◆ YOUR ASSIGNMENT:
When you find the word "parameter" in a line of the entries, please copy the whole line.

◆ EXERCISE DATA:

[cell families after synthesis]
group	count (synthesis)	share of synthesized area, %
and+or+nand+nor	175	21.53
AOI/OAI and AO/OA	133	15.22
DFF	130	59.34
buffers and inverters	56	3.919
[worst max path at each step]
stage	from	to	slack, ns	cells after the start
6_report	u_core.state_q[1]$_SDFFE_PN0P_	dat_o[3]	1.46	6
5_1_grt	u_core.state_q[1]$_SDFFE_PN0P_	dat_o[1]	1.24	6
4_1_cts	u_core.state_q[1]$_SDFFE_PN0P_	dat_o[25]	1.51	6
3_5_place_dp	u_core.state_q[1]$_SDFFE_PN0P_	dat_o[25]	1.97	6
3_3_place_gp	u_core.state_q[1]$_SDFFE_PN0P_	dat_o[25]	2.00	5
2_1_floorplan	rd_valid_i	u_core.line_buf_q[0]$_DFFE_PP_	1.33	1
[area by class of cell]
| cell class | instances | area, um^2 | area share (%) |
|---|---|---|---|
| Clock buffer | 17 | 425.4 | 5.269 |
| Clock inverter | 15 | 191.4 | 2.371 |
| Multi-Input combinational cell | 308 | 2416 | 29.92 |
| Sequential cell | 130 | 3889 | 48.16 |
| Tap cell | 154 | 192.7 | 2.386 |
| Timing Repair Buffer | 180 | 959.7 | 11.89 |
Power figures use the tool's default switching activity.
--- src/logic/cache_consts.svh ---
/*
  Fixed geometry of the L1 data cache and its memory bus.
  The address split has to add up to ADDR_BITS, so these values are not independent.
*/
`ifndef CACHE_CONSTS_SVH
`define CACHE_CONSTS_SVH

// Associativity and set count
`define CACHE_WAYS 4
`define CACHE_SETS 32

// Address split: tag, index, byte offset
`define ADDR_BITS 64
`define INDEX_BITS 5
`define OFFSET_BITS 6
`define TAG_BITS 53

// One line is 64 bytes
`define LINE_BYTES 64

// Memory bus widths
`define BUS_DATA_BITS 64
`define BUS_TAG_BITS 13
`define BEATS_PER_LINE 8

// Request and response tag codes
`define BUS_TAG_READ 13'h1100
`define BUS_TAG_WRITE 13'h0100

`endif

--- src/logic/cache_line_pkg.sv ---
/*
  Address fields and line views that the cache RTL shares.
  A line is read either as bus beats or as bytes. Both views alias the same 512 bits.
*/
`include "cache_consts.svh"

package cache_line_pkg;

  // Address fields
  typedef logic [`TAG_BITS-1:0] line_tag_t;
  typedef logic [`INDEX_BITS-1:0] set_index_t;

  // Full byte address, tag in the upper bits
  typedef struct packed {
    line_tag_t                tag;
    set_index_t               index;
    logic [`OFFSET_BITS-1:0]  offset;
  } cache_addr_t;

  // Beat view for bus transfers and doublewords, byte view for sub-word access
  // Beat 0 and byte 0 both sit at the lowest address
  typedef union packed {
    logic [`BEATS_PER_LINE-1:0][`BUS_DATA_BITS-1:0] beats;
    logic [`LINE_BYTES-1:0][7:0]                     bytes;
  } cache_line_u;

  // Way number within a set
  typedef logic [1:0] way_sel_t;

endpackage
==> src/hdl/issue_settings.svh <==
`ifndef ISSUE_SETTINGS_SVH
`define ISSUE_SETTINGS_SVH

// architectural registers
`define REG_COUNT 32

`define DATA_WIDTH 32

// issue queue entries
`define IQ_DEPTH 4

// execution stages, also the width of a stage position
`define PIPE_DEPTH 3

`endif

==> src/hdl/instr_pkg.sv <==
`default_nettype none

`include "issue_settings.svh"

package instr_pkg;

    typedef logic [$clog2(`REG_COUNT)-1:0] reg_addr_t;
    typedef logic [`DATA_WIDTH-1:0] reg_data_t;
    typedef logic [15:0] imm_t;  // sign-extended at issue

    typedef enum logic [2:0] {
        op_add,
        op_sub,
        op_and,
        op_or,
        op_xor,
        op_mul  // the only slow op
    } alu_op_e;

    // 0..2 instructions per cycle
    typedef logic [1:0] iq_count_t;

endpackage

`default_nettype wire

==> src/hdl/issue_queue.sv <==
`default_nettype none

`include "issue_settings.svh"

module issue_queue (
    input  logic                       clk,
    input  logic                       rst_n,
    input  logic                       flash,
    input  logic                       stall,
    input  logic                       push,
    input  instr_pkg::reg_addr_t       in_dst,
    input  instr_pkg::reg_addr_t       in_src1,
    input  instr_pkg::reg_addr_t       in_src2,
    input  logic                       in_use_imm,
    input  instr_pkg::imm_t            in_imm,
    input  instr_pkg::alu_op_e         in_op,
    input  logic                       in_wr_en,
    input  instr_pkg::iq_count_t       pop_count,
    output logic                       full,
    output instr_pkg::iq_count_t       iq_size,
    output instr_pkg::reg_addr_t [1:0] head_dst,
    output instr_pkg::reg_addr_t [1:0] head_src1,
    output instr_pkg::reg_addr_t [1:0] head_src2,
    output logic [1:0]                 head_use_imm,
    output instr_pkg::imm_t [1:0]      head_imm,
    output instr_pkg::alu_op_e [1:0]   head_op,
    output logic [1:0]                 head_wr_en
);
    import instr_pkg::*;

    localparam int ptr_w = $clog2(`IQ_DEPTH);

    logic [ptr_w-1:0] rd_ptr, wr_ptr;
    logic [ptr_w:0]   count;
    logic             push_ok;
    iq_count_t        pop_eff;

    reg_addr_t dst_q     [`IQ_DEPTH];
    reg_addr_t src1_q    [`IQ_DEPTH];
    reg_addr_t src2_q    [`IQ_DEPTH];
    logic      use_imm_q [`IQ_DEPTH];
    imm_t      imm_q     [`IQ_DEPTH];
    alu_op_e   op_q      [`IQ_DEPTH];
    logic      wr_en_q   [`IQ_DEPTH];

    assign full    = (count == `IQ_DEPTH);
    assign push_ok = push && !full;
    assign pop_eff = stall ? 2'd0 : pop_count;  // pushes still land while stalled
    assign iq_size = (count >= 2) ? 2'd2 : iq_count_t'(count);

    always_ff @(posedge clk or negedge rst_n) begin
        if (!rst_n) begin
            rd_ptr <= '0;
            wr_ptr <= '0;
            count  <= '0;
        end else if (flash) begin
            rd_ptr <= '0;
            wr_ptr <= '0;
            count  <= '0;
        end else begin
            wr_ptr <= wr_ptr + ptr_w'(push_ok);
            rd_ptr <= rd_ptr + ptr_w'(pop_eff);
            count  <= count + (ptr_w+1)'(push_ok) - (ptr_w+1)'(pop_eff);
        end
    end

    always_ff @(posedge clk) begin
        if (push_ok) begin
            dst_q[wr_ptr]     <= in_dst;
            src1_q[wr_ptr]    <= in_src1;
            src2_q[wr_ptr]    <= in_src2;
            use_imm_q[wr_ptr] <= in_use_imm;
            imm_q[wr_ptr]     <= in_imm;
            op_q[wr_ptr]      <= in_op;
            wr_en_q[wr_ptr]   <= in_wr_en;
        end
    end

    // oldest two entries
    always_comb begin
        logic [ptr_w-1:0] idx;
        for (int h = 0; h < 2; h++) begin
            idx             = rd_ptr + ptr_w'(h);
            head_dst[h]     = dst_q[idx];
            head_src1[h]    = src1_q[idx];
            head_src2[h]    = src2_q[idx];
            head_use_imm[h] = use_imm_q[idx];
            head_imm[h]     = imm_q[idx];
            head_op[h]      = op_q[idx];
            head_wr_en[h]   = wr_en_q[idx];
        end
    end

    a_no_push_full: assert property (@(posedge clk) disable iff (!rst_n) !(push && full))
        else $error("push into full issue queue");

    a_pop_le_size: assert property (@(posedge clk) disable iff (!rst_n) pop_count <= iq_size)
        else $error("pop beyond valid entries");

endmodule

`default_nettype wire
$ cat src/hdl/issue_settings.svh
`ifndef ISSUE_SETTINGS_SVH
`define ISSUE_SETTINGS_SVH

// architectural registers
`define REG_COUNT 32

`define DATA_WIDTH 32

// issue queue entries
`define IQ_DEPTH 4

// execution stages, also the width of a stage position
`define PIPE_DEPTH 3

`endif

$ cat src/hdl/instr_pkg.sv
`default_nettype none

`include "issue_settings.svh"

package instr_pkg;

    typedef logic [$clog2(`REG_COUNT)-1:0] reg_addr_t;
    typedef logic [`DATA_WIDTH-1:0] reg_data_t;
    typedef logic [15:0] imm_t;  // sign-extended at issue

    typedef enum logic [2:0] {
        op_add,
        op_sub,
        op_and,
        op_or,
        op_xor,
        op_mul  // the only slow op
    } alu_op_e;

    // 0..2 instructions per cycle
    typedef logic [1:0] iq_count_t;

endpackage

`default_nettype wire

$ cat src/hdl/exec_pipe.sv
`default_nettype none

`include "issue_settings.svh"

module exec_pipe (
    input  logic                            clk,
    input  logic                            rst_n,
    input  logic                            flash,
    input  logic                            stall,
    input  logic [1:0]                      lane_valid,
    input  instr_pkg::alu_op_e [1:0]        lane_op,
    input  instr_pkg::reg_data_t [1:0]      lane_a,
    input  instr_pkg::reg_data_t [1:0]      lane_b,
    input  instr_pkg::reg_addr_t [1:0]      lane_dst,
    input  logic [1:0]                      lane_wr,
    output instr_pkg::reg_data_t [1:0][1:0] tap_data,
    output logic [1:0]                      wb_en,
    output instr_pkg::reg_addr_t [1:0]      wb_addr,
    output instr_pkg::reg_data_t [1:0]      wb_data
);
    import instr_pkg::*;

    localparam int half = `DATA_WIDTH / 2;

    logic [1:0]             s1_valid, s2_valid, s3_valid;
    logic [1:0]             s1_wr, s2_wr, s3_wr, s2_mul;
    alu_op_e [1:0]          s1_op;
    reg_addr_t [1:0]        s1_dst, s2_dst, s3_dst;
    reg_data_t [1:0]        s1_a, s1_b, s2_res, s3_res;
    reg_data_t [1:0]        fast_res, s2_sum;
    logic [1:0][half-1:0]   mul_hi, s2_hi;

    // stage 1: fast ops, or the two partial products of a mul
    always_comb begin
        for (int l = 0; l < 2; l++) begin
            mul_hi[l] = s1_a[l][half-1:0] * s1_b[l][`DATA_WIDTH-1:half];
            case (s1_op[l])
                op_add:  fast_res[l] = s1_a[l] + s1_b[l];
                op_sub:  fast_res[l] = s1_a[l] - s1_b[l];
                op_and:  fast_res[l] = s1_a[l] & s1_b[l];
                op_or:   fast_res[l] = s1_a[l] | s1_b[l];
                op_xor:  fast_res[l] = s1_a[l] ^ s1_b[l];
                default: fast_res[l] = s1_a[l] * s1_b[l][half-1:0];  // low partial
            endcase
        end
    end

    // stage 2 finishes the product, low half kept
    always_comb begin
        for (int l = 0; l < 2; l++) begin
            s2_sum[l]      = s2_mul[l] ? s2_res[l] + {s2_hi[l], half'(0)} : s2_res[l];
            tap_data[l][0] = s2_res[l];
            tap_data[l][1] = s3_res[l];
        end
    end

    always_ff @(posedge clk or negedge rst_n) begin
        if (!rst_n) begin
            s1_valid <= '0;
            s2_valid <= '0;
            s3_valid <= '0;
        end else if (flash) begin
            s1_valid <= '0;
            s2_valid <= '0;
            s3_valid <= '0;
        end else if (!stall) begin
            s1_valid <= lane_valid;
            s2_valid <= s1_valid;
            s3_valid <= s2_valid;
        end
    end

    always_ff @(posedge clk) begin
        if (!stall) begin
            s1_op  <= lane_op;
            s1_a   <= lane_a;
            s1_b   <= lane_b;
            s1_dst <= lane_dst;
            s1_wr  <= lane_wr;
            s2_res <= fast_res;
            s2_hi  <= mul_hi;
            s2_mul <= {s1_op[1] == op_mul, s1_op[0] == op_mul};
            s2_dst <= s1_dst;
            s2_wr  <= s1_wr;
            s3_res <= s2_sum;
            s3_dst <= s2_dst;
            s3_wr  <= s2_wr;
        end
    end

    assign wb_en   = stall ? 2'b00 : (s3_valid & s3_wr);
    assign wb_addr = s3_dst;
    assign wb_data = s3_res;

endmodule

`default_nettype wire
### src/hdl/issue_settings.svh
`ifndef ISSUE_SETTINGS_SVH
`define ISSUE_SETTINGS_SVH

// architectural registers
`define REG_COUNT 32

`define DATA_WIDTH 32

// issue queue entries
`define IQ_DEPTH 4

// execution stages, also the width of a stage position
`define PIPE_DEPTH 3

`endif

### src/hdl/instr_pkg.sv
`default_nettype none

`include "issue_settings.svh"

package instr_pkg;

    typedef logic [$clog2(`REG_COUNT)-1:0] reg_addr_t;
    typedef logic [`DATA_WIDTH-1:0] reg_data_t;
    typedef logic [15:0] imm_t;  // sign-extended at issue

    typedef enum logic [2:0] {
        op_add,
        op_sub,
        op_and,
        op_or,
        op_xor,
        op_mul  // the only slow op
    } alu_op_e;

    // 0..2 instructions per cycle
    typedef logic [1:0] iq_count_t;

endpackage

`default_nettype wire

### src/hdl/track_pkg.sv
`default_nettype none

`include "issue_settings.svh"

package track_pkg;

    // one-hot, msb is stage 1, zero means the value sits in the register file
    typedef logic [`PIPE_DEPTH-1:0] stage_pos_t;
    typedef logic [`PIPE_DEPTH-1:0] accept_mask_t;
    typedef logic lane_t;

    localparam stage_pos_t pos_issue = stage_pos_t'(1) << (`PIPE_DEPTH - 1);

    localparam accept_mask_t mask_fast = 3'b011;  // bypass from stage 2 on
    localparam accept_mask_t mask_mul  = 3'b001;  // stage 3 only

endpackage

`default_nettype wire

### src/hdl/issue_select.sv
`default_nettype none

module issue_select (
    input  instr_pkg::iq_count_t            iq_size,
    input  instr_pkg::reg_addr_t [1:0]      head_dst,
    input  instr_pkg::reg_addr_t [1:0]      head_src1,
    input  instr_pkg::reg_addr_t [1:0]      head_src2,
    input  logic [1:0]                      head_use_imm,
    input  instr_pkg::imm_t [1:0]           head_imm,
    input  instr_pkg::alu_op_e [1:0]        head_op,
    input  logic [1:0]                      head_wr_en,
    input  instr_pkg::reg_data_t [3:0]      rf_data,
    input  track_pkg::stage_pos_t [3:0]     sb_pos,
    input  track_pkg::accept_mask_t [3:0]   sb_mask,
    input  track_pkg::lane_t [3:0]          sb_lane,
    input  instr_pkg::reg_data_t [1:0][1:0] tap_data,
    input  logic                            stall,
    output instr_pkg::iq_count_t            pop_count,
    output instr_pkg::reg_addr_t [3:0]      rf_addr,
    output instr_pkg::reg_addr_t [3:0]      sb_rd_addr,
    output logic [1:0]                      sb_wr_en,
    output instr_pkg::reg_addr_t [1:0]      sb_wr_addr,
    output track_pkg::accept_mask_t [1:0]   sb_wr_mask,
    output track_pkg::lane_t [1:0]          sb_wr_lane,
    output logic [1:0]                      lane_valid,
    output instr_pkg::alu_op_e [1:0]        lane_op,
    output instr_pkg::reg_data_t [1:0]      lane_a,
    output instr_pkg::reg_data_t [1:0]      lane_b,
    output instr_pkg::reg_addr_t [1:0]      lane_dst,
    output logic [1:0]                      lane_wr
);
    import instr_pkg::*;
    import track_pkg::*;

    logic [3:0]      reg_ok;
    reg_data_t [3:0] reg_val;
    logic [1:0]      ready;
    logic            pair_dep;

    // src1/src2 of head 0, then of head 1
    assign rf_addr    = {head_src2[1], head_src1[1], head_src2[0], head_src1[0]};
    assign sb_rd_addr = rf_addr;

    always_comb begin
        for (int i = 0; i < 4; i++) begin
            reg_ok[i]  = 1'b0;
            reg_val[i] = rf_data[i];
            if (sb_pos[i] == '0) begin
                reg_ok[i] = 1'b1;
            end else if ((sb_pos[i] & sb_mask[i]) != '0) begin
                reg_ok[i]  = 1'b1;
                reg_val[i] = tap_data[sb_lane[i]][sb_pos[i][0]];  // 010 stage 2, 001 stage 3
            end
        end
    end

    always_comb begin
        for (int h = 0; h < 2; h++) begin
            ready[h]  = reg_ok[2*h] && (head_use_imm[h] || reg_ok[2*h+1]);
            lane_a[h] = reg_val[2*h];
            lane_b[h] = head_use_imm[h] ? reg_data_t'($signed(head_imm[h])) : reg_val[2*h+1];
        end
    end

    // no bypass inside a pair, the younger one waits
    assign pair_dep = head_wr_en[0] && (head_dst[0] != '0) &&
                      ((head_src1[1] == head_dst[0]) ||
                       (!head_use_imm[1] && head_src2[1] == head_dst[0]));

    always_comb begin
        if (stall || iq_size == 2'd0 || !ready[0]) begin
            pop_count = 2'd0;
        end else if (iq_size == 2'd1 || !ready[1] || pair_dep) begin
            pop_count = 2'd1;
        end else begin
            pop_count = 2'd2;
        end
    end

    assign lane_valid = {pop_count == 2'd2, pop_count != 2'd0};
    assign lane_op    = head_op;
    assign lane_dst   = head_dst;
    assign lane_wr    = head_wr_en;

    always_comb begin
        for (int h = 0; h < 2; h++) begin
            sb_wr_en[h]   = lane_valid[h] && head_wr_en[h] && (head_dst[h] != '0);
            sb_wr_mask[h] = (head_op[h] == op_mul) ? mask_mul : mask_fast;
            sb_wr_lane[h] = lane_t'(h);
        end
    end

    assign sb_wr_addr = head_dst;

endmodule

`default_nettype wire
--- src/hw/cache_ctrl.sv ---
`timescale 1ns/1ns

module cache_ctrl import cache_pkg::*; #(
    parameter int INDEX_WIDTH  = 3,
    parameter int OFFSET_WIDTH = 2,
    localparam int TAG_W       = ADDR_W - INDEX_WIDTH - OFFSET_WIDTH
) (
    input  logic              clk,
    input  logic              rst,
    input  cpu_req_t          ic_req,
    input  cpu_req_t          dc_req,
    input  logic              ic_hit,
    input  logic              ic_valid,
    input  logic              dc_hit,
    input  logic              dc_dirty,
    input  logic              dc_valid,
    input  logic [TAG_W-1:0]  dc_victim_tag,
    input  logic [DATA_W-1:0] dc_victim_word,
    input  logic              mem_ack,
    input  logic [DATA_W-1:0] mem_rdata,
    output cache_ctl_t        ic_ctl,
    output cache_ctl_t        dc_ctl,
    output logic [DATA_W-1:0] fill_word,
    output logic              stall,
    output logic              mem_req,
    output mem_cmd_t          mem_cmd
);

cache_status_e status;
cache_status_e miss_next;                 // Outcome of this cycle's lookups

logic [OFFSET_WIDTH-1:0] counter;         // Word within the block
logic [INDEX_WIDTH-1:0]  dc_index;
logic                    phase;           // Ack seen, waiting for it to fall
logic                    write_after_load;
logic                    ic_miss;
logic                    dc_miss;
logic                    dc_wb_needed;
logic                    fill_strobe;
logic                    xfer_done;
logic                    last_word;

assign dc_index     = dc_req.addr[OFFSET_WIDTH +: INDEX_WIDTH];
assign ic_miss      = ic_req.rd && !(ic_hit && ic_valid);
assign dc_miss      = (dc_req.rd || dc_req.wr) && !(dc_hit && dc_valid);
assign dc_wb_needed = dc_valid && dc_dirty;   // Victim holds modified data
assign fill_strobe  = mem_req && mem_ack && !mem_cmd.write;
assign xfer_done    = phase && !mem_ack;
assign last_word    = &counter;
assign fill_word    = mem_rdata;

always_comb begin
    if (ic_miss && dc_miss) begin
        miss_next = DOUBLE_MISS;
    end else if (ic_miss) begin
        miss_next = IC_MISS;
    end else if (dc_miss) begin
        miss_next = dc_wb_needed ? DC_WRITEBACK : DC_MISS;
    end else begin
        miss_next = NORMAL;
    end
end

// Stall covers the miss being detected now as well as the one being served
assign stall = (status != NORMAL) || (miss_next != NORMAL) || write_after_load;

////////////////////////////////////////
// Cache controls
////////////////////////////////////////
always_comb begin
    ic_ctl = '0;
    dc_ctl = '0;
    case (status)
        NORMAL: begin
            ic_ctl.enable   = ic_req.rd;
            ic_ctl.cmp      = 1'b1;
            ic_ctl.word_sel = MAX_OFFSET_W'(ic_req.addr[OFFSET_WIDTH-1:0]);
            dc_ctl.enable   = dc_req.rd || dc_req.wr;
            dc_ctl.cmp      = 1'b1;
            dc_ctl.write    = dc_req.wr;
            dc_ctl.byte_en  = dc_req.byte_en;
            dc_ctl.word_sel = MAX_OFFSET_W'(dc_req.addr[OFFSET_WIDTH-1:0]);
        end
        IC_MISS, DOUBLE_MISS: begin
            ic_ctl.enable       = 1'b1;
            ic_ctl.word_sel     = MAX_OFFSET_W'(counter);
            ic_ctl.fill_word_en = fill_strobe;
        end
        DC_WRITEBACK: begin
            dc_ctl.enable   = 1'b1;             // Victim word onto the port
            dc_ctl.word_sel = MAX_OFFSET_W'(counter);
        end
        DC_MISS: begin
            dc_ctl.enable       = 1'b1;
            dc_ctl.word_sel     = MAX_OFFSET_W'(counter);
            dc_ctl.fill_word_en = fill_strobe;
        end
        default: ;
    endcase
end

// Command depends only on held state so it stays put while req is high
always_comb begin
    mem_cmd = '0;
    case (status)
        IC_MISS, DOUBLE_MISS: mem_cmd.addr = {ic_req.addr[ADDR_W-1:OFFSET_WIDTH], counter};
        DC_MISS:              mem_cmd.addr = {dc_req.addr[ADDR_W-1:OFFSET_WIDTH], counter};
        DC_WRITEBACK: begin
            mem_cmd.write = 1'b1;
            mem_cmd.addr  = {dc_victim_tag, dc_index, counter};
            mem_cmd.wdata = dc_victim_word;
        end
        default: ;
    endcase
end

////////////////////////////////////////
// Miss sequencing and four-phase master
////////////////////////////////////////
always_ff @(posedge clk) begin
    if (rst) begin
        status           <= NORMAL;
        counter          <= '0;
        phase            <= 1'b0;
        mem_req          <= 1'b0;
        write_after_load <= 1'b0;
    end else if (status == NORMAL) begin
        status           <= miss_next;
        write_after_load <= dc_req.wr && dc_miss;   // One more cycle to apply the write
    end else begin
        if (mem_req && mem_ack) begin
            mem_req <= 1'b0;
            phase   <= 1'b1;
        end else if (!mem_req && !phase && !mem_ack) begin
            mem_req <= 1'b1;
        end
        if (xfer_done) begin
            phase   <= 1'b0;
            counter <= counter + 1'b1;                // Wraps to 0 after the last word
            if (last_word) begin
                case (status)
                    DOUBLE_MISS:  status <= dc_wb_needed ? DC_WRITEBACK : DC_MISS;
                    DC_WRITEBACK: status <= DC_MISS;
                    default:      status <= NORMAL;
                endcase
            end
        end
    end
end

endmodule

◆ ANSWER FOR THE TASK:
    parameter int INDEX_WIDTH  = 3,
    parameter int OFFSET_WIDTH = 2,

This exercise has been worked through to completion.